Intro to GPGPU Programming with Cuda
Intro to GPGPU Programming with CudaIntro to GPGPU Programming with Cuda
Intro to GPGPU Programming with Cuda
 
Gcn performance ftw by stephan hodes
Gcn performance ftw by stephan hodesGcn performance ftw by stephan hodes
Gcn performance ftw by stephan hodes
 
GCD-FPGA-Based-DesignE
GCD-FPGA-Based-DesignEGCD-FPGA-Based-DesignE
GCD-FPGA-Based-DesignE
 

Recently uploaded

What are the features of Vehicle Tracking System?
What are the features of Vehicle Tracking System?What are the features of Vehicle Tracking System?
What are the features of Vehicle Tracking System?Watsoo Telematics
 
XpertSolvers: Your Partner in Building Innovative Software Solutions
XpertSolvers: Your Partner in Building Innovative Software SolutionsXpertSolvers: Your Partner in Building Innovative Software Solutions
XpertSolvers: Your Partner in Building Innovative Software SolutionsMehedi Hasan Shohan
 
Try MyIntelliAccount Cloud Accounting Software As A Service Solution Risk Fre...

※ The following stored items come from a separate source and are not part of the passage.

==> 12-18: inputs <==
// CPU
module CPU(
    input logic clk,
    input logic rst,
    output logic [31:0] im_addr,
    input  logic [31:0] im_rdata,     
    output logic [31:0] dm_addr,
    output logic [31:0] dm_wdata,    
    output logic [3:0]  dm_web,       
    input  logic [31:0] dm_rdata      
);
logic [31:0] IF_PC;
logic [31:0] IF_pc4;
logic [31:0] IF_PC_next;
logic [31:0] IF_instr;
logic [31:0] ID_PC;
logic [31:0] ID_pc4;
logic [31:0] ID_instr;
logic IF_ID_stall;
logic IF_ID_flush;
logic [6:0] ID_opcode;
logic [4:0] ID_rd;
logic [2:0] ID_funct3;
logic [4:0] ID_rs1;
logic [4:0] ID_rs2;
logic [6:0] ID_funct7;
logic [31:0] ID_rs1_data;
logic [31:0] ID_rs2_data;
logic [31:0] ID_imm;
logic [1:0] ID_ALUOp;
logic [1:0] ID_ALUSrcA;
logic ID_ALUSrcB;
logic ID_Branch;
logic ID_Jal;
logic ID_Jalr;
logic ID_MemWrite;
logic ID_MemRead;
logic ID_RegWrite;
logic [1:0] ID_ResultSrc;
logic [3:0] ID_ALUControl;
logic [31:0] ID_pc_imm;
logic [31:0] ID_jalr_target;
logic ID_eq;
logic ID_lt;
logic ID_ltu;
logic ID_take_branch;
  ...
==> flow/config.mk <==
export PLATFORM = sky130hd
export DESIGN_NAME = CPU
export DESIGN_NICKNAME = CPU
export VERILOG_FILES = /design/flow/design.v
export SDC_FILE = /design/flow/constraint.sdc
export NUM_CORES = 4
export LEC_CHECK = 0
export ABC_AREA = 0
export CAP_MARGIN = 25
export CELL_PAD_IN_SITES_DETAIL_PLACEMENT = 1
export CELL_PAD_IN_SITES_GLOBAL_PLACEMENT = 0
export CORE_ASPECT_RATIO = 1.36
export CORE_MARGIN = 10
export CORE_UTILIZATION = 40
export CTS_CLUSTER_DIAMETER = 65
export CTS_CLUSTER_SIZE = 90
export GPL_ROUTABILITY_DRIVEN = 1
export GPL_TIMING_DRIVEN = 1
export HOLD_SLACK_MARGIN = 0.22
export MAX_ROUTING_LAYER = met4
export MIN_ROUTING_LAYER = met2
export PLACE_DENSITY_LB_ADDON = 0.0
export SETUP_SLACK_MARGIN = 2.2
export SLEW_MARGIN = 15
==> flow/constraint.sdc <==
create_clock -name core_clock -period 14.3 [get_ports {clk}]
set_input_delay 2.8600 -clock core_clock [delete_from_list [all_inputs] [get_ports {clk}]]
set_output_delay 2.8600 -clock core_clock [all_outputs]
set_load 0.01 [all_outputs]
run.sh (not shown) runs the stock make flow with config.mk's settings and CLKGATE_MAP_FILE=.
==> 02-17: changes against 12-18 <==
==> flow/config.mk (replaced) <==
export PLATFORM = sky130hd
export DESIGN_NAME = CPU
export DESIGN_NICKNAME = CPU
export VERILOG_FILES = /design/flow/design.v
export SDC_FILE = /design/flow/constraint.sdc
export NUM_CORES = 4
export LEC_CHECK = 0
export CAP_MARGIN = 20
export CORE_MARGIN = 2
export CORE_UTILIZATION = 35
export PLACE_DENSITY = 0.6
export SLEW_MARGIN = 20
==> flow/constraint.sdc (replaced) <==
create_clock -name core_clock -period 12.5 [get_ports {clk}]
set_input_delay 2.5000 -clock core_clock [delete_from_list [all_inputs] [get_ports {clk}]]
set_output_delay 2.5000 -clock core_clock [all_outputs]
set_load 0.01 [all_outputs]
==> 01-15: changes against 12-18 <==
==> flow/config.mk (replaced) <==
export PLATFORM = sky130hd
export DESIGN_NAME = CPU
export DESIGN_NICKNAME = CPU
export VERILOG_FILES = /design/flow/design.v
export SDC_FILE = /design/flow/constraint.sdc
export NUM_CORES = 4
export LEC_CHECK = 0
export CAP_MARGIN = 10
export CORE_MARGIN = 2
export CORE_UTILIZATION = 72
export CTS_CLUSTER_DIAMETER = 350
export CTS_CLUSTER_SIZE = 35
export MAX_ROUTING_LAYER = met4
export PLACE_DENSITY = 0.6
export SETUP_SLACK_MARGIN = 1.73
export SLEW_MARGIN = 20
==> flow/constraint.sdc (replaced) <==
create_clock -name core_clock -period 6.97 [get_ports {clk}]
set_input_delay 1.3940 -clock core_clock [delete_from_list [all_inputs] [get_ports {clk}]]
set_output_delay 1.3940 -clock core_clock [all_outputs]
set_load 0.01 [all_outputs]
==> comparison table <==
| item | 01-15 | 12-18 | 02-17 |
|---|---|---|---|
| Status | stopped before the end | no timing/DRC/antenna violations | no timing/DRC/antenna violations |
| Stage where the flow stopped | 5_1_grt | - | - |
| Area taken by multi-input logic gates | - | 37600 um2 | 37500 um2 |
| Number of inverters outside the clock class in the layout | - | 139 | 139 |
| FF+latch area | - | 43900 um2 | 43900 um2 |
| Number of warnings the tools reported | - | 114 | 105 |
| Horizontal die dimension | 344 um | 411 um | 492 um |
| Number of instances resized during post-cts repair | 384 | 0 | 0 |
| Detailed-routed wire length on met3 | - | 149000 um | 31000 um |
| Routability cong. | 1.10 | 1.06 | 0.984 |
| Number of flip-flops and latches | - | 1549 | 1549 |
| Startpoint of the most critical setup path | - | u_IF_ID_Reg.ID_instr[17]$_DFFE_PP0P_ | u_IF_ID_Reg.ID_instr[16]$_DFFE_PP0P_ |
| Die Y | 344 um | 552 um | 492 um |
| Clock tree from TritonCTS | - | yes | yes |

Try MyIntelliAccount Cloud Accounting Software As A Service Solution Risk Fre...Try MyIntelliAccount Cloud Accounting Software As A Service Solution Risk Fre...
Try MyIntelliAccount Cloud Accounting Software As A Service Solution Risk Fre...MyIntelliSource, Inc.
 
Salesforce Certified Field Service Consultant
Salesforce Certified Field Service ConsultantSalesforce Certified Field Service Consultant
Salesforce Certified Field Service ConsultantAxelRicardoTrocheRiq
 
Advancing Engineering with AI through the Next Generation of Strategic Projec...

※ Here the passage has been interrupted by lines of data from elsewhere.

==> inputs of cedar <==
Design LASER, start of the top module:
module LASER (
    input CLK,
    input RST,
    input [3:0] X,
    input [3:0] Y,
    output reg [3:0] C1X,
    output reg [3:0] C1Y,
    output reg [3:0] C2X,
    output reg [3:0] C2Y,
    output reg DONE);
clock: 4.82 ns
lec_check: 0
cap_margin: 20
core_margin: 8
core_utilization: 20
cts_cluster_diameter: 97
max_routing_layer: met5
place_density_lb_addon: 0.05
setup_slack_margin: 0.88
slew_margin: 20
run.sh (not shown) runs the stock make flow with config.mk's settings and CLKGATE_MAP_FILE=.
==> nickel: changes against cedar <==
CORE_MARGIN = 2   (was 8)
CORE_UTILIZATION = 40   (was 20)
CTS_CLUSTER_DIAMETER = default   (was 97)
GPL_ROUTABILITY_DRIVEN = 0   (was default)
GPL_TIMING_DRIVEN = 0   (was default)
MAX_ROUTING_LAYER = default   (was met5)
PLACE_DENSITY_LB_ADDON = default   (was 0.05)
SETUP_SLACK_MARGIN = -0.06   (was 0.88)
==> flow/constraint.sdc (replaced) <==
create_clock -name core_clock -period 6.5 [get_ports {CLK}]
set_input_delay 1.3000 -clock core_clock [delete_from_list [all_inputs] [get_ports {CLK}]]
set_output_delay 1.3000 -clock core_clock [all_outputs]
set_load 0.01 [all_outputs]
==> delta: changes against cedar <==
CORE_MARGIN = 2   (was 8)
CORE_UTILIZATION = 71   (was 20)
CTS_CLUSTER_DIAMETER = default   (was 97)
MAX_ROUTING_LAYER = default   (was met5)
PLACE_DENSITY_LB_ADDON = 0.24   (was 0.05)
SETUP_SLACK_MARGIN = 1.57   (was 0.88)
==> flow/constraint.sdc (replaced) <==
create_clock -name core_clock -period 5.43 [get_ports {CLK}]
set_input_delay 1.0860 -clock core_clock [delete_from_list [all_inputs] [get_ports {CLK}]]
set_output_delay 1.0860 -clock core_clock [all_outputs]
set_load 0.01 [all_outputs]
==> lagoon: changes against cedar <==
ABC_AREA = 1   (was default)
CORE_MARGIN = 2   (was 8)
CORE_UTILIZATION = 70   (was 20)
CTS_CLUSTER_DIAMETER = default   (was 97)
CTS_CLUSTER_SIZE = 15   (was default)
GPL_ROUTABILITY_DRIVEN = 0   (was default)
MAX_ROUTING_LAYER = default   (was met5)
PLACE_DENSITY_LB_ADDON = 0.13   (was 0.05)
SETUP_SLACK_MARGIN = 1.54   (was 0.88)
==> flow/constraint.sdc (replaced) <==
create_clock -name core_clock -period 5.4 [get_ports {CLK}]
set_input_delay 1.0800 -clock core_clock [delete_from_list [all_inputs] [get_ports {CLK}]]
set_output_delay 1.0800 -clock core_clock [all_outputs]
set_load 0.01 [all_outputs]
==> summary of the runs <==
- lagoon completed, yet does not pass: setup timing. cedar completed and failed the layout checks on setup timing. nickel ran to the end with violations: setup timing. delta ended with an error in global routing (5_1_grt) on ODB-0269.
- Of lagoon and nickel, nickel has the higher setup slack (gap 0.25 ns).
- Flip-flop count is the same in cedar and lagoon.
- Between nickel and cedar, the lower worst hold slack is in cedar (gap 0.017 ns).
- Between cedar and lagoon, the lower core utilization is in cedar (gap 58 points).
- Sequential power: cedar > lagoon > nickel.
- Of nickel and lagoon, nickel has the higher register-to-register slack (gap 0.25 ns).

Advancing Engineering with AI through the Next Generation of Strategic Projec...Advancing Engineering with AI through the Next Generation of Strategic Projec...

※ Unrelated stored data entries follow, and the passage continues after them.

old:
## dct_4x4_core
module dct_4x4_core (
    input          clk,
    input          reset,
    input          i_valid,
    output         i_ready,
    input  [255:0] i_data,
    output         o_valid,
    input          o_ready,
    output [255:0] o_data
);
    dct_4x4 #(
        .PERF_OPT_ROW(1),
        .PERF_OPT_COL(1)
    ) u_dct_4x4 (
        .clk    (clk),
        .reset  (reset),
        .i_valid(i_valid),
        .i_ready(i_ready),
        .i_data (i_data),
        .o_valid(o_valid),
        .o_ready(o_ready),
        .o_data (o_data)
    );
endmodule
Settings: LEC_CHECK=0, ABC_AREA=1, CAP_MARGIN=20, CORE_MARGIN=2, CORE_UTILIZATION=34, CTS_CLUSTER_DIAMETER=55, HOLD_SLACK_MARGIN=0.25, MAX_ROUTING_LAYER=met4, PLACE_DENSITY_LB_ADDON=0.28, SETUP_SLACK_MARGIN=0.34, SLEW_MARGIN=20; clock period 5.96 ns.
run.sh (not shown) runs the stock make flow with config.mk's settings and CLKGATE_MAP_FILE=.
The following lists how new was set up differently from old:
==> flow/config.mk <==
export PLATFORM = sky130hd
export DESIGN_NAME = dct_4x4_core
export DESIGN_NICKNAME = dct_4x4_core
export VERILOG_FILES = /design/flow/design.v
export SDC_FILE = /design/flow/constraint.sdc
export NUM_CORES = 4
export LEC_CHECK = 0
export CAP_MARGIN = 20
export CORE_MARGIN = 2
export CORE_UTILIZATION = 38
export PLACE_DENSITY = 0.6
export SLEW_MARGIN = 20
==> flow/constraint.sdc <==
create_clock -name core_clock -period 4.74 [get_ports {clk}]
set_input_delay 0.9480 -clock core_clock [delete_from_list [all_inputs] [get_ports {clk}]]
set_output_delay 0.9480 -clock core_clock [all_outputs]
set_load 0.01 [all_outputs]
Notes after the runs:
new: post-synthesis share of cell area spent on full adders, half adders and majority gates 1.7 points above old. From old to new the numbers moved as follows: utilization now larger; total of clock buffers placed in the layout now smaller; final cell count now smaller; cell area after placement now smaller. Relative to old, new improves floorplan die area.
==> flow/design.v (excerpt) <==
module chip_top
  ( input          clk_i
  , input          reset_i
  , input          v_i
  , input  [31:0]  a_i
  , input  [31:0]  b_i
  , output         v_o
  , output [63:0]  c_o
  );
For scale: ~3800 cells after synthesis.
clock: 6.79 ns
lec_check: 0
cap_margin: 30
cell_pad_in_sites_detail_placement: 1
cell_pad_in_sites_global_placement: 2
core_aspect_ratio: 1.09
core_margin: 3
core_utilization: 35
cts_cluster_diameter: 175
cts_cluster_size: 48
gpl_timing_driven: 0
hold_slack_margin: 0.12
max_routing_layer: met5
min_routing_layer: met1
place_density: 0.37
slew_margin: 10
tns_end_percent: 35
run.sh (not shown) runs the stock make flow with config.mk's settings and CLKGATE_MAP_FILE=.
The starting point finished but fails on setup timing.
Rerun with:
Settings changed: CAP_MARGIN 30 to 20, CELL_PAD_IN_SITES_DETAIL_PLACEMENT 1 to default, CELL_PAD_IN_SITES_GLOBAL_PLACEMENT 2 to default, CORE_ASPECT_RATIO 1.09 to default, CORE_MARGIN 3 to 2, CORE_UTILIZATION 35 to 66, CTS_CLUSTER_DIAMETER 175 to default, CTS_CLUSTER_SIZE 48 to default, GPL_TIMING_DRIVEN 0 to default, HOLD_SLACK_MARGIN 0.12 to default, MAX_ROUTING_LAYER met5 to default, MIN_ROUTING_LAYER met1 to default, PLACE_DENSITY 0.37 to default, SLEW_MARGIN 10 to 20, TNS_END_PERCENT 35 to default.
Clock period 6.79 ns to 6.23 ns, I/O delays scaled along.
The changed run finished with setup timing left.
Critical path depth falls by 5.
Register-to-register slack loses 0.29 ns.
Core utilization rises by 40 points.
Non-clock buffer count rises by 212.
Synthesized cell count does not change.
Design area rises by 2.4%.
First-iteration DRC count rises by 55%.
Routed wire length falls by 29%.
Die size falls by 47%.
Rerun with:
Settings changed: CORE_UTILIZATION 66 to 72, PLACE_DENSITY from default to 0.67.
Clock period 6.23 ns to 7.06 ns, I/O delays scaled along.
Result: The changed run finished but failed the layout checks on setup timing. Setup slack gets better by 0.77 ns. Fmax went down by 0.75%. Via count is about the same. Global-route usage climbs by 5.3 points. Non-clock buffer count decreases by 128. Synthesized cell count stays the same. Routed wire length drops by 1.3%. Clock skew falls by 0.0055 ns. Area after synthesis does not change.
Rerun with:
Settings changed: CORE_UTILIZATION 72 to 40, PLACE_DENSITY 0.67 to default.
Clock period 7.06 ns to 7.5 ns, I/O delays scaled along.
This time the run ran to the end with no violations.
Area after synthesis is unchanged.
Cell area falls by 0.63%.
Routed wire length falls by 9.8%.


== north ==
Starting RTL as in the previous note.
make LEC_CHECK=0 CAP_MARGIN=20 CELL_PAD_IN_SITES_DETAIL_PLACEMENT=1 CORE_MARGIN=9 CORE_UTILIZATION=64 CTS_CLUSTER_DIAMETER=233 CTS_CLUSTER_SIZE=14 GPL_TIMING_DRIVEN=0 HOLD_SLACK_MARGIN=0.29 MIN_ROUTING_LAYER=met2 PLACE_DENSITY_LB_ADDON=0.07 SLEW_MARGIN=20 TNS_END_PERCENT=65 finish   # period 7.5 ns
north did not finish: a tool error stopped it during 4_1_cts.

Advancing Engineering with AI through the Next Generation of Strategic Projec...OnePlan Solutions
 
Russian Call Girls in Karol Bagh Aasnvi ➡️ 8264348440 💋📞 Independent Escort S...
Russian Call Girls in Karol Bagh Aasnvi ➡️ 8264348440 💋📞 Independent Escort S...Russian Call Girls in Karol Bagh Aasnvi ➡️ 8264348440 💋📞 Independent Escort S...
Russian Call Girls in Karol Bagh Aasnvi ➡️ 8264348440 💋📞 Independent Escort S...soniya singh
 
The Essentials of Digital Experience Monitoring_ A Comprehensive Guide.pdf
The Essentials of Digital Experience Monitoring_ A Comprehensive Guide.pdfThe Essentials of Digital Experience Monitoring_ A Comprehensive Guide.pdf
The Essentials of Digital Experience Monitoring_ A Comprehensive Guide.pdfkalichargn70th171
 
What is Fashion PLM and Why Do You Need It
What is Fashion PLM and Why Do You Need ItWhat is Fashion PLM and Why Do You Need It
What is Fashion PLM and Why Do You Need ItWave PLM
 
why an Opensea Clone Script might be your perfect match.pdf
why an Opensea Clone Script might be your perfect match.pdfwhy an Opensea Clone Script might be your perfect match.pdf
why an Opensea Clone Script might be your perfect match.pdfjoe51371421
 
Asset Management Software - Infographic
Asset Management Software - InfographicAsset Management Software - Infographic
Asset Management Software - InfographicHr365.us smith
 
ODSC - Batch to Stream workshop - integration of Apache Spark, Cassandra, Pos...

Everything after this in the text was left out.